##### PROVIDED INFORMATION #####

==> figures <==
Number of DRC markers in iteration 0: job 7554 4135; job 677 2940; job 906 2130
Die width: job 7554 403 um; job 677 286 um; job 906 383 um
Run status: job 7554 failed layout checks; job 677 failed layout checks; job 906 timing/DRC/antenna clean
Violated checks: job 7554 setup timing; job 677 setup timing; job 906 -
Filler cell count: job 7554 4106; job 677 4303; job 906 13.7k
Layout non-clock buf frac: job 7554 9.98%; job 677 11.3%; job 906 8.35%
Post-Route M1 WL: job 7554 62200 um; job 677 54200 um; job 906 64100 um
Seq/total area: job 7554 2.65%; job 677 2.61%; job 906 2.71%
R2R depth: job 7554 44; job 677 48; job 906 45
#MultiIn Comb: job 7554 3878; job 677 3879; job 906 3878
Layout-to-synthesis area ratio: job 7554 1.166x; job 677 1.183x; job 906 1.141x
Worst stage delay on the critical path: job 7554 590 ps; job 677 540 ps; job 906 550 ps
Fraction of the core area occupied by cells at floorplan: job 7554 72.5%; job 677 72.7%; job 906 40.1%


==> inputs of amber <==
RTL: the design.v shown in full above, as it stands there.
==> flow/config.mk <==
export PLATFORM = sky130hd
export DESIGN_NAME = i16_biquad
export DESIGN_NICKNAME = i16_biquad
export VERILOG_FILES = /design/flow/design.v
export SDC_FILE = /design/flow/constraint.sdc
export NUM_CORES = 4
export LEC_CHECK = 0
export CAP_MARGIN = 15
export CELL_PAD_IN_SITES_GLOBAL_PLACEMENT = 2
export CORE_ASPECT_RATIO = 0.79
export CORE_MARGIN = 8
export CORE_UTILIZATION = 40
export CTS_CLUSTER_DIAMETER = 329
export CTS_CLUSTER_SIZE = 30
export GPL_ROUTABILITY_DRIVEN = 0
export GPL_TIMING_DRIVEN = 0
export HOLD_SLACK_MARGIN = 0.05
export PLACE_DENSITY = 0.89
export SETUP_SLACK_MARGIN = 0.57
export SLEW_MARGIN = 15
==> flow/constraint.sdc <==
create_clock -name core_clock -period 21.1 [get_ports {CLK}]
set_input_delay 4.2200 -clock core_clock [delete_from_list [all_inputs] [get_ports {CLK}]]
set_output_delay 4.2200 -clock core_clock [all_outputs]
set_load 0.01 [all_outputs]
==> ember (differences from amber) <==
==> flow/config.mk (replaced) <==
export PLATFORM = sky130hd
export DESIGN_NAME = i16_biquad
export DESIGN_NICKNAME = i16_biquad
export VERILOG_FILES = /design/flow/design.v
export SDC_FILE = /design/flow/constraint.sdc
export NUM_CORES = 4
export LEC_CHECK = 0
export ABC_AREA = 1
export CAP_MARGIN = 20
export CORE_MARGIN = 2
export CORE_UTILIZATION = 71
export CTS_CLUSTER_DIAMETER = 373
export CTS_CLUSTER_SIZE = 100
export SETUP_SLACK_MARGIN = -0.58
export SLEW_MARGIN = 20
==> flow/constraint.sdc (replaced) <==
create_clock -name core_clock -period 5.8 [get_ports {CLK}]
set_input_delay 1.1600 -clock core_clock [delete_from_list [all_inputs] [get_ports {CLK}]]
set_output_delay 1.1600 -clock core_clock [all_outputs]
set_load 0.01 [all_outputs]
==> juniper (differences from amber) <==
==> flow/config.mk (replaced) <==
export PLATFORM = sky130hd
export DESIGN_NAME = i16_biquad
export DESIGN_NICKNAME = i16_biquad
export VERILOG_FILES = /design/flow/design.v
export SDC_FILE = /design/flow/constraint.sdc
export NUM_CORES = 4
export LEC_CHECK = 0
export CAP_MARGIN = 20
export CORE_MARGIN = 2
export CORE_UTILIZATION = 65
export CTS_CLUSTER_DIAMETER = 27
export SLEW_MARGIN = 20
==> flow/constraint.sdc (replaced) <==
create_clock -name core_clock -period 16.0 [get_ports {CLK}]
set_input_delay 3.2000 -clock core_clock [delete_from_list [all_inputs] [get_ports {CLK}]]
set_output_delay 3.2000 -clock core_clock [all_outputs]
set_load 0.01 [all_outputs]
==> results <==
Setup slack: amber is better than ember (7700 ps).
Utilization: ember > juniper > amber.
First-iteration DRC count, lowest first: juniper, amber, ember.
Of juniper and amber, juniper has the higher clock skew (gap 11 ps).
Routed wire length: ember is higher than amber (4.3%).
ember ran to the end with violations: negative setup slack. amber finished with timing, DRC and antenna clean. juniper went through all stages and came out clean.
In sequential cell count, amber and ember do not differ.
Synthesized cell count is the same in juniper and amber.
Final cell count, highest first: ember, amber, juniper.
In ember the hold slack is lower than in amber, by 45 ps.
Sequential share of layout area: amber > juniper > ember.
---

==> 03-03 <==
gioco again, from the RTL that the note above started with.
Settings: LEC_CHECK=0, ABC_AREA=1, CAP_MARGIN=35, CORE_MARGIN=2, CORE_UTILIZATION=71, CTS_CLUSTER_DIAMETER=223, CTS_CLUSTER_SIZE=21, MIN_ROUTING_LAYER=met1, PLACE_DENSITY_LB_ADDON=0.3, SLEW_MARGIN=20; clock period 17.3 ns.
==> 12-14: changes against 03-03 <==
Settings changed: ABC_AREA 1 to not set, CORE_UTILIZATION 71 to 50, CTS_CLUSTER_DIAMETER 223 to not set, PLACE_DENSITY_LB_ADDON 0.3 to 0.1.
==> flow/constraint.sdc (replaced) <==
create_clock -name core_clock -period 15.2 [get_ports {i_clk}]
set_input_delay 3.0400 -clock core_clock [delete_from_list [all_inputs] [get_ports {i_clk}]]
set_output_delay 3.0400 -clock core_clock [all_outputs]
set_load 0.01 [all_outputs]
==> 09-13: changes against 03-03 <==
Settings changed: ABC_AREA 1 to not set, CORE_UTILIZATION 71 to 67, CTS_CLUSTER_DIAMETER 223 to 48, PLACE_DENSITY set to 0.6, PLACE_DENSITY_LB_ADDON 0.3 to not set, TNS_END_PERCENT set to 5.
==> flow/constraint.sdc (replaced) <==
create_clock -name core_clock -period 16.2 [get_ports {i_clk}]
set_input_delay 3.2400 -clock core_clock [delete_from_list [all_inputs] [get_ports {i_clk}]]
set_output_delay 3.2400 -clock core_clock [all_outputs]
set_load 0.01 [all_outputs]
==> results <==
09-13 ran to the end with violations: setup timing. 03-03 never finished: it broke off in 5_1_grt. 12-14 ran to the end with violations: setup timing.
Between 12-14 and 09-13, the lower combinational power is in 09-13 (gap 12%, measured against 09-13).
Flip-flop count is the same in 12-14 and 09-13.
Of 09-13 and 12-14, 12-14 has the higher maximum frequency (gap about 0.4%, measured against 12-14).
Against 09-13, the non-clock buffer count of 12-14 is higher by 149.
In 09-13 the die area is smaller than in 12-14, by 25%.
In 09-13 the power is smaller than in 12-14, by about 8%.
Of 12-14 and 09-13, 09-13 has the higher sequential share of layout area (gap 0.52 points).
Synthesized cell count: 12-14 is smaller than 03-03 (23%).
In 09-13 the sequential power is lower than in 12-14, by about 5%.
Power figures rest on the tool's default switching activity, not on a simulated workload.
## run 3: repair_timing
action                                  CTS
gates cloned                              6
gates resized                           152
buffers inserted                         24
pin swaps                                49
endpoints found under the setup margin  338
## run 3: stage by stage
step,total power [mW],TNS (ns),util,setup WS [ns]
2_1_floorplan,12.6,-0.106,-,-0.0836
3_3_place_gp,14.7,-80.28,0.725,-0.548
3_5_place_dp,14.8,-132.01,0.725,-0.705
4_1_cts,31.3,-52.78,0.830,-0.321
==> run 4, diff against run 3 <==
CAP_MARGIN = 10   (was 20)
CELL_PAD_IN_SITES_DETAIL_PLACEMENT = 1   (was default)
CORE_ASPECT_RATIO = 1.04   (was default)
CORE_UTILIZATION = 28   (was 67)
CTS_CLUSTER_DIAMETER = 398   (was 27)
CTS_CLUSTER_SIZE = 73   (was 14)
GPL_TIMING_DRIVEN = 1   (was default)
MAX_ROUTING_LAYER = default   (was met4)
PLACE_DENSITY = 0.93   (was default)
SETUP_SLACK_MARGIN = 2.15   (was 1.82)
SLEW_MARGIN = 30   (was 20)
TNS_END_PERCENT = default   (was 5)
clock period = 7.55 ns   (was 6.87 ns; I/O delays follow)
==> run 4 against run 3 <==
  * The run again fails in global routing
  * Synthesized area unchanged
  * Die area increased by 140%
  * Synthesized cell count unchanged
==> flow/design.v (excerpt) <==
module asx_soupbintcp_itch (
    input  wire        clk,
    input  wire        rst,
    input  wire        ip_payload_valid,
    input  wire [7:0]  ip_payload_data,
    input  wire        ip_payload_start,
    input  wire        ip_payload_end,
    output wire [15:0] tcp_src_port,
    output wire [15:0] tcp_dst_port,
    output wire [31:0] tcp_seq_num,
    output wire [31:0] tcp_ack_num,
    output wire [3:0] tcp_data_offset,
    output wire [7:0] tcp_flags,
    output wire [15:0] tcp_window,
    output wire tcp_flag_syn,
    output wire tcp_flag_ack,
    output wire tcp_flag_fin,
    output wire tcp_flag_rst,
    output wire tcp_flag_psh,
    output wire tcp_header_valid,
    output wire tcp_parse_error,
    output wire session_active,
    output wire [63:0] session_sequence,
    output wire [7:0] pkt_type,
    output wire pkt_type_valid,
    output wire pkt_heartbeat,
    output wire pkt_login_accepted,
    output wire pkt_login_rejected,
    output wire pkt_end_session,
    output wire [31:0] seq_data_count,
    output wire [31:0] heartbeat_count,
    output wire parse_error,
    output wire msg_valid,
    output wire [7:0] msg_type,
    output wire msg_error,
    output wire [31:0] timestamp,
    output wire [63:0] order_id,
    output wire [31:0] orderbook_id,
    output wire side,
    output wire add_order_valid,
    output wire add_order_start,
    output wire [63:0] quantity,
    output wire [31:0] price,
    output wire [15:0] order_attributes,
    output wire order_executed_valid,
    output wire [63:0] exec_quantity,
    output wire order_cancel_valid,
    output wire order_delete_valid,
    output wire order_replace_valid,
    output wire directory_valid,
    output wire system_event_valid,
    output wire [7:0] event_code,
    output wire [31:0] total_messages,
    output wire [31:0] parse_errors
);
Size: ~680 I/O pins, about 32000 um^2 of cells after synthesis.
==> flow/config.mk <==
export PLATFORM = sky130hd
export DESIGN_NAME = asx_soupbintcp_itch
export DESIGN_NICKNAME = asx_soupbintcp_itch
export VERILOG_FILES = /design/flow/design.v
export SDC_FILE = /design/flow/constraint.sdc
export NUM_CORES = 4
export LEC_CHECK = 0
export ABC_AREA = 1
export CAP_MARGIN = 20
export CORE_MARGIN = 2
export CORE_UTILIZATION = 72
export CTS_CLUSTER_DIAMETER = 394
export CTS_CLUSTER_SIZE = 97
export PLACE_DENSITY = 0.36
export SLEW_MARGIN = 20
==> flow/constraint.sdc <==
create_clock -name core_clock -period 2.77 [get_ports {clk}]
set_input_delay 0.5540 -clock core_clock [delete_from_list [all_inputs] [get_ports {clk}]]
set_output_delay 0.5540 -clock core_clock [all_outputs]
set_load 0.01 [all_outputs]
run.sh (not shown) runs the stock make flow with config.mk's settings and CLKGATE_MAP_FILE=.
The starting point never finished: it broke off in global routing (5_1_grt).
// harris_response
module harris_response (
    input  wire         clk,
    input  wire         rst_n,
    input  wire [349:0] in_window_value_xx,
    input  wire [374:0] in_window_value_xy,
    input  wire [349:0] in_window_value_yy,
    input  wire         in_window_valid,
    input  wire [15:0]  in_window_addr,
    input  wire         ready_for_new_event,
    output wire [45:0]  out_event_value,
    output wire         out_event_valid,
    output wire [15:0]  out_event_addr,
    output wire         window_req
    );
wire [15:0] addr_xx, addr_xy, addr_yy;
wire [21:0] value_xx, value_yy;
wire [22:0] value_xy;
wire valid_xx, valid_xy, valid_yy;
wire req_xx, req_xy, req_yy;
wire event_req;
assign window_req = req_xx & req_xy & req_yy;
gauss5 #(.DATA_WIDTH(14)) gauss5_inst_xx (
    .clk(clk), .rst_n(rst_n),
    .in_window_value(in_window_value_xx), .in_window_valid(in_window_valid),
    .in_window_addr(in_window_addr), .ready_for_new_event(event_req),
    .out_event_valid(valid_xx), .out_event_addr(addr_xx),
    .out_event_value(value_xx), .window_req(req_xx));
gauss5 #(.DATA_WIDTH(15)) gauss5_inst_xy (
    .clk(clk), .rst_n(rst_n),
    .in_window_value(in_window_value_xy), .in_window_valid(in_window_valid),
    .in_window_addr(in_window_addr), .ready_for_new_event(event_req),
    .out_event_valid(valid_xy), .out_event_addr(addr_xy),
    .out_event_value(value_xy), .window_req(req_xy));
gauss5 #(.DATA_WIDTH(14)) gauss5_inst_yy (
    .clk(clk), .rst_n(rst_n),
    .in_window_value(in_window_value_yy), .in_window_valid(in_window_valid),
    .in_window_addr(in_window_addr), .ready_for_new_event(event_req),
    .out_event_valid(valid_yy), .out_event_addr(addr_yy),
  ...
Size: roughly 12000 cells after synthesis, roughly 420 flip-flops, about 0.11 mm^2 of cells after synthesis.
clock: 18.5 ns
lec_check: 0
cap_margin: 20
cell_pad_in_sites_detail_placement: 1
cell_pad_in_sites_global_placement: 0
core_aspect_ratio: 0.74
core_margin: 2
core_utilization: 64
cts_cluster_diameter: 114
cts_cluster_size: 57
gpl_routability_driven: 0
hold_slack_margin: 0.11
max_routing_layer: met5
min_routing_layer: met2
place_density_lb_addon: 0.23
slew_margin: 25
tns_end_percent: 55
run.sh (not shown) runs the stock make flow with config.mk's settings and CLKGATE_MAP_FILE=.
The first run died in 3_5_place_dp with DPL-0033.
Next try:
Settings changed: CAP_MARGIN 20 to 0, CELL_PAD_IN_SITES_DETAIL_PLACEMENT 1 to unset, CELL_PAD_IN_SITES_GLOBAL_PLACEMENT 0 to unset, CORE_ASPECT_RATIO 0.74 to 1.12, CORE_UTILIZATION 64 to 40, CTS_CLUSTER_DIAMETER 114 to 32, CTS_CLUSTER_SIZE 57 to unset, GPL_ROUTABILITY_DRIVEN 0 to unset, HOLD_SLACK_MARGIN 0.11 to unset, MAX_ROUTING_LAYER met5 to unset, MIN_ROUTING_LAYER met2 to unset, PLACE_DENSITY_LB_ADDON 0.23 to unset, SLEW_MARGIN 25 to 20, TNS_END_PERCENT 55 to unset.
Clock period 18.5 ns to 13.0 ns, I/O delays scaled along.
Result: The new run ran to the end with no violations; synthesized area is unchanged; die size came out higher by 59%; synthesized cell count does not change.
Next try:
Settings changed: ABC_AREA set to 1, CORE_ASPECT_RATIO 1.12 to 1.07, CORE_MARGIN 2 to 7, CORE_UTILIZATION 40 to 26, CTS_CLUSTER_SIZE set to 79, GPL_ROUTABILITY_DRIVEN set to 0, MAX_ROUTING_LAYER set to met5, SETUP_SLACK_MARGIN set to -0.46.
Clock period 13.0 ns to 20.0 ns, I/O delays scaled along.
Clock skew is higher by 0.011 ns.
Flip-flop count is unchanged.
Setup slack gains 6.4 ns.
Clock-buffer cell count came out higher by 21.
Sequential share of layout area goes down by 0.12 points.
Non-clock buffer count fell by 266.
Critical path depth grows by 3.
Next try:
Settings changed: ABC_AREA 1 to unset, CAP_MARGIN 0 to 20, CORE_ASPECT_RATIO 1.07 to unset, CORE_MARGIN 7 to 2, CORE_UTILIZATION 26 to 40, CTS_CLUSTER_DIAMETER 32 to unset, CTS_CLUSTER_SIZE 79 to unset, GPL_ROUTABILITY_DRIVEN 0 to unset, MAX_ROUTING_LAYER met5 to unset, PLACE_DENSITY set to 0.6, SETUP_SLACK_MARGIN -0.46 to unset.
Clock period 20.0 ns to 12.6 ns, I/O delays scaled along.
Outcome:
- The changed run produced a clean layout
- clock-buffer cell count drops by 106
- setup slack loses 6.3 ns
- cell count is lower by 17%
- cell area falls by about 3.4%
- sequential cell count is unchanged
- die size drops by 37%
- global-route usage rises by 8.0 points
- synthesized area shrinks by 0.65%

* * *

harris_response again, from the RTL that the note above started with.
Settings: LEC_CHECK=0, CAP_MARGIN=20, CELL_PAD_IN_SITES_DETAIL_PLACEMENT=2, CELL_PAD_IN_SITES_GLOBAL_PLACEMENT=0, CORE_ASPECT_RATIO=1.31, CORE_MARGIN=2, CORE_UTILIZATION=64, CTS_CLUSTER_DIAMETER=114, CTS_CLUSTER_SIZE=57, GPL_ROUTABILITY_DRIVEN=0, HOLD_SLACK_MARGIN=0.11, MAX_ROUTING_LAYER=met4, MIN_ROUTING_LAYER=met2, PLACE_DENSITY_LB_ADDON=0.23, SLEW_MARGIN=25, TNS_END_PERCENT=55; clock period 18.5 ns.
The first run never finished: it broke off in detailed placement.
==> next run, changes <==
CELL_PAD_IN_SITES_DETAIL_PLACEMENT = not set   (was 2)
CELL_PAD_IN_SITES_GLOBAL_PLACEMENT = not set   (was 0)
CORE_ASPECT_RATIO = not set   (was 1.31)
CORE_UTILIZATION = 71   (was 64)
CTS_CLUSTER_DIAMETER = 367   (was 114)
CTS_CLUSTER_SIZE = 37   (was 57)
GPL_ROUTABILITY_DRIVEN = not set   (was 0)
HOLD_SLACK_MARGIN = not set   (was 0.11)
MAX_ROUTING_LAYER = not set   (was met4)
MIN_ROUTING_LAYER = not set   (was met2)
PLACE_DENSITY_LB_ADDON = not set   (was 0.23)
SETUP_SLACK_MARGIN = 2.49   (was not set)
SLEW_MARGIN = 20   (was 25)
TNS_END_PERCENT = 70   (was 55)
clock period = 9.5 ns   (was 18.5 ns; I/O delays follow)
=>
- The new run died in global routing
- area after synthesis does not change
- die size fell by about 10%
- synthesized cell count stays the same
job 8311:
// AHB2CAN_top
module AHB2CAN_top
(
	input logic HCLK, HRESETn, HWRITE, HSEL,
	input logic [31:0] HADDR, HWDATA,
	input logic [1:0] HTRANS,
	input logic [2:0] HBURST, HSIZE,
	output logic [31:0] HRDATA,
	output logic HRESP, HREADYOUT,
	input logic rx_data,
	output logic tx_data
);
Size: ~2800 cells after synthesis, roughly 110 I/O pins, roughly 31000 um^2 of cells after synthesis.
clock: 8.06 ns
lec_check: 0
cap_margin: 20
cell_pad_in_sites_detail_placement: 2
core_margin: 2
core_utilization: 33
gpl_routability_driven: 0
min_routing_layer: met2
setup_slack_margin: 2.09
slew_margin: 20
tns_end_percent: 35
run.sh (not shown) runs the stock make flow with config.mk's settings and CLKGATE_MAP_FILE=.
Setup changes, job 8311 to job 2476
- a deleted CELL_PAD_IN_SITES_DETAIL_PLACEMENT that had been 2
- a change of CORE_UTILIZATION from 33 to 66
- a deleted GPL_ROUTABILITY_DRIVEN that had been 0
- a deleted SETUP_SLACK_MARGIN that had been 2.09
- a deleted MIN_ROUTING_LAYER that had been met2
- a deleted TNS_END_PERCENT that had been 35
- a change of the clock period (ns, I/O delays scaled along) from 8.06 to 3.19
Findings:
- STATUS run=job 2476 STAGES=ALL_DONE FINAL_CHECKS=FAILED CAUSE=setup timing
- From job 8311 to job 2476 the numbers moved as follows: power share of the clock group shows a reduction of 3.9 points; final area higher; switching power as a share of total power dropped 3.7 points; total chip power now larger; setup slack of the most critical reg-to-reg path now smaller.
- Width of the die delta for job 2476 relative to job 8311: 29% lower
- The run showing the smaller worst relative slew slack is job 8311.
- On synthesis area per yosys, job 8311 tracks job 2476 almost exactly.
Changes in job 2816 relative to job 2476:
- MIN_ROUTING_LAYER now met2, previously not set
- CORE_UTILIZATION now 40, was 66
- SETUP_SLACK_MARGIN now 1.73, previously not set
- the clock period (ns, I/O delays scaled along) now 10.0, was 3.19
## What came out
Job 2816 -> stages 100% | layout checks FAIL | DRC. Job 2476 has a lower post-detailed-routing wire length than job 2816. Floorplan row count: job 2816 > job 2476. Between job 2816 and job 2476, it is job 2816 whose met1 capacity usage during global routing is lower, by 44 points. Per the comparison of job 2816 with job 2476, register share of the cell area saw an increase, area overhead of the layout relative to synthesis saw a decrease. From job 2476 to job 2816 the numbers moved as follows: core utilization shrank by 34 points, overall global routing resource usage saw a decrease.

========
== run 1 ==
Starting RTL as in the previous note.
Settings: LEC_CHECK=0, ABC_AREA=1, CAP_MARGIN=0, CELL_PAD_IN_SITES_DETAIL_PLACEMENT=2, CELL_PAD_IN_SITES_GLOBAL_PLACEMENT=0, CORE_ASPECT_RATIO=0.62, CORE_MARGIN=9, CORE_UTILIZATION=66, CTS_CLUSTER_SIZE=71, MAX_ROUTING_LAYER=met4, MIN_ROUTING_LAYER=met2, PLACE_DENSITY_LB_ADDON=0.14, SLEW_MARGIN=20, TNS_END_PERCENT=60; clock period 7.18 ns.
Seen in the log of run 1: DPL-0033 during detailed placement (3_5_place_dp), after which the run never completed.
Input changes introduced in run 2 (baseline for comparison: run 1):
- removing PLACE_DENSITY_LB_ADDON (formerly 0.14)
- removing CELL_PAD_IN_SITES_DETAIL_PLACEMENT (formerly 2)
- removing MIN_ROUTING_LAYER (formerly met2)
- changing CAP_MARGIN from 0 to 20
- removing MAX_ROUTING_LAYER (formerly met4)
- removing ABC_AREA (formerly 1)
- removing CORE_ASPECT_RATIO (formerly 0.62)
- removing CELL_PAD_IN_SITES_GLOBAL_PLACEMENT (formerly 0)
- removing CTS_CLUSTER_SIZE (formerly 71)
- changing CORE_UTILIZATION from 66 to 72
- changing CORE_MARGIN from 9 to 2
- removing TNS_END_PERCENT (formerly 60)
- changing the clock period (ns, I/O delays scaled along) from 7.18 to 8.89
## What came out
- Comparing run 1 and run 2, the lower yosys-reported design area after synthesis was measured on run 2.
- Across both runs, synthesized area was lower for run 2 than for run 1.
- Looking at final estimated routing congestion in global placement across run 1 and run 2, the one that comes out higher is run 1.
- In run 2 the fraction of synthesized cell area in xor and xnor cells turned out 0.29 points higher than in run 1.
- When run 2 is measured against run 1, its post-synthesis mux area share turns out 12 points higher.
- Cmp run 2 vs run 1: synthesized net count lower in run 2
- Looking at height of the die across run 1 and run 2, the one that comes out lower is run 2.
- Run 2 went all the way through synthesis, placement and routing and the layout is clean on timing, DRC and antenna.
Relative to run 2, the following input files were edited for run 3:
- changing CORE_UTILIZATION from 72 to 66
- setting CTS_CLUSTER_SIZE to 39 for the first time
- changing the clock period (ns, I/O delays scaled along) from 8.89 to 6.53
--- outcome ---
- When run 3 is set beside run 2, its final area turns out to be about 1.1% larger.
- Compared with run 2, in run 3 sequential power moved up; utilization moved down; total power moved up; cell count moved up; share of power burned in the clock network moved up.
- In run 3, cell total after placement is higher than in run 2.
- [run 3] die size rose about 9% relative to run 2
- As far as total routed wirelength is concerned, run 3 and run 2 perform about the same.
- Sequential fraction of the synthesis area: run 3 vs run 2 identical
Power is estimated from default activity; no workload was simulated.
==> flow/design.v (excerpt) <==
module hdmi
#(parameter FREQ=25200000, FS=48000, CTS=25200, N=6144)
 (
   input        I_CLK_PIXEL,
   input        I_RESET,      
   input [7:0]  I_R,
   input [7:0]  I_G,
   input [7:0]  I_B,
   input        I_BLANK,
   input        I_HSYNC,
   input        I_VSYNC,
   input        I_ASPECT_169,
   input        I_AUDIO_ENABLE,
   input [15:0] I_AUDIO_PCM_L,
   input [15:0] I_AUDIO_PCM_R,
   output [9:0] O_RED,    
   output [9:0] O_GREEN,  
   output [9:0] O_BLUE    
);
Settings: LEC_CHECK=0, CAP_MARGIN=20, CELL_PAD_IN_SITES_DETAIL_PLACEMENT=1, CELL_PAD_IN_SITES_GLOBAL_PLACEMENT=1, CORE_ASPECT_RATIO=0.55, CORE_MARGIN=2, CORE_UTILIZATION=67, CTS_CLUSTER_DIAMETER=260, GPL_ROUTABILITY_DRIVEN=0, GPL_TIMING_DRIVEN=1, MAX_ROUTING_LAYER=met4, SLEW_MARGIN=15; clock period 6.54 ns.
run.sh (not shown) runs the stock make flow with config.mk's settings and CLKGATE_MAP_FILE=.
The baseline aborted during detailed placement on DPL-0033.
**flow/run.sh**
```bash
#!/bin/bash
# the make line also repeats each setting of config.mk as NAME=value (left out here)
make -C /OpenROAD-flow-scripts/flow DESIGN_CONFIG=/design/flow/config.mk WORK_HOME=/design/flow/orfs CLKGATE_MAP_FILE= finish
```
**flow/config.mk**
```make
export PLATFORM = sky130hd
export DESIGN_NAME = processing_fsm
export DESIGN_NICKNAME = processing_fsm
export VERILOG_FILES = /design/flow/design.v
export SDC_FILE = /design/flow/constraint.sdc
export NUM_CORES = 4
export LEC_CHECK = 0
export CAP_MARGIN = 20
export CORE_MARGIN = 7
export CORE_UTILIZATION = 38
export GPL_TIMING_DRIVEN = 0
export MIN_ROUTING_LAYER = met2
export PLACE_DENSITY_LB_ADDON = 0.09
export SETUP_SLACK_MARGIN = 0.51
export SLEW_MARGIN = 20
export TNS_END_PERCENT = 10
```
**flow/constraint.sdc**
```tcl
create_clock -name core_clock -period 5.45 [get_ports {clock}]
set_input_delay 1.0900 -clock core_clock [delete_from_list [all_inputs] [get_ports {clock}]]
set_output_delay 1.0900 -clock core_clock [all_outputs]
set_load 0.01 [all_outputs]
```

#####

- [WHAT THE EXERCISE ASKS]: Among the entries above, the lines between the ones containing "Synthesized cell count is" and "Of 12-14 and", inclusive, are to be transcribed exactly. No other line is to be given.

- [SOLUTION TO THE PROBLEM]:
Synthesized cell count is the same in juniper and amber.
Final cell count, highest first: ember, amber, juniper.
In ember the hold slack is lower than in amber, by 45 ps.
Sequential share of layout area: amber > juniper > ember.
---

==> 03-03 <==
gioco again, from the RTL that the note above started with.
Settings: LEC_CHECK=0, ABC_AREA=1, CAP_MARGIN=35, CORE_MARGIN=2, CORE_UTILIZATION=71, CTS_CLUSTER_DIAMETER=223, CTS_CLUSTER_SIZE=21, MIN_ROUTING_LAYER=met1, PLACE_DENSITY_LB_ADDON=0.3, SLEW_MARGIN=20; clock period 17.3 ns.
==> 12-14: changes against 03-03 <==
Settings changed: ABC_AREA 1 to not set, CORE_UTILIZATION 71 to 50, CTS_CLUSTER_DIAMETER 223 to not set, PLACE_DENSITY_LB_ADDON 0.3 to 0.1.
==> flow/constraint.sdc (replaced) <==
create_clock -name core_clock -period 15.2 [get_ports {i_clk}]
set_input_delay 3.0400 -clock core_clock [delete_from_list [all_inputs] [get_ports {i_clk}]]
set_output_delay 3.0400 -clock core_clock [all_outputs]
set_load 0.01 [all_outputs]
==> 09-13: changes against 03-03 <==
Settings changed: ABC_AREA 1 to not set, CORE_UTILIZATION 71 to 67, CTS_CLUSTER_DIAMETER 223 to 48, PLACE_DENSITY set to 0.6, PLACE_DENSITY_LB_ADDON 0.3 to not set, TNS_END_PERCENT set to 5.
==> flow/constraint.sdc (replaced) <==
create_clock -name core_clock -period 16.2 [get_ports {i_clk}]
set_input_delay 3.2400 -clock core_clock [delete_from_list [all_inputs] [get_ports {i_clk}]]
set_output_delay 3.2400 -clock core_clock [all_outputs]
set_load 0.01 [all_outputs]
==> results <==
09-13 ran to the end with violations: setup timing. 03-03 never finished: it broke off in 5_1_grt. 12-14 ran to the end with violations: setup timing.
Between 12-14 and 09-13, the lower combinational power is in 09-13 (gap 12%, measured against 09-13).
Flip-flop count is the same in 12-14 and 09-13.
Of 09-13 and 12-14, 12-14 has the higher maximum frequency (gap about 0.4%, measured against 12-14).
Against 09-13, the non-clock buffer count of 12-14 is higher by 149.
In 09-13 the die area is smaller than in 12-14, by 25%.
In 09-13 the power is smaller than in 12-14, by about 8%.
Of 12-14 and 09-13, 09-13 has the higher sequential share of layout area (gap 0.52 points).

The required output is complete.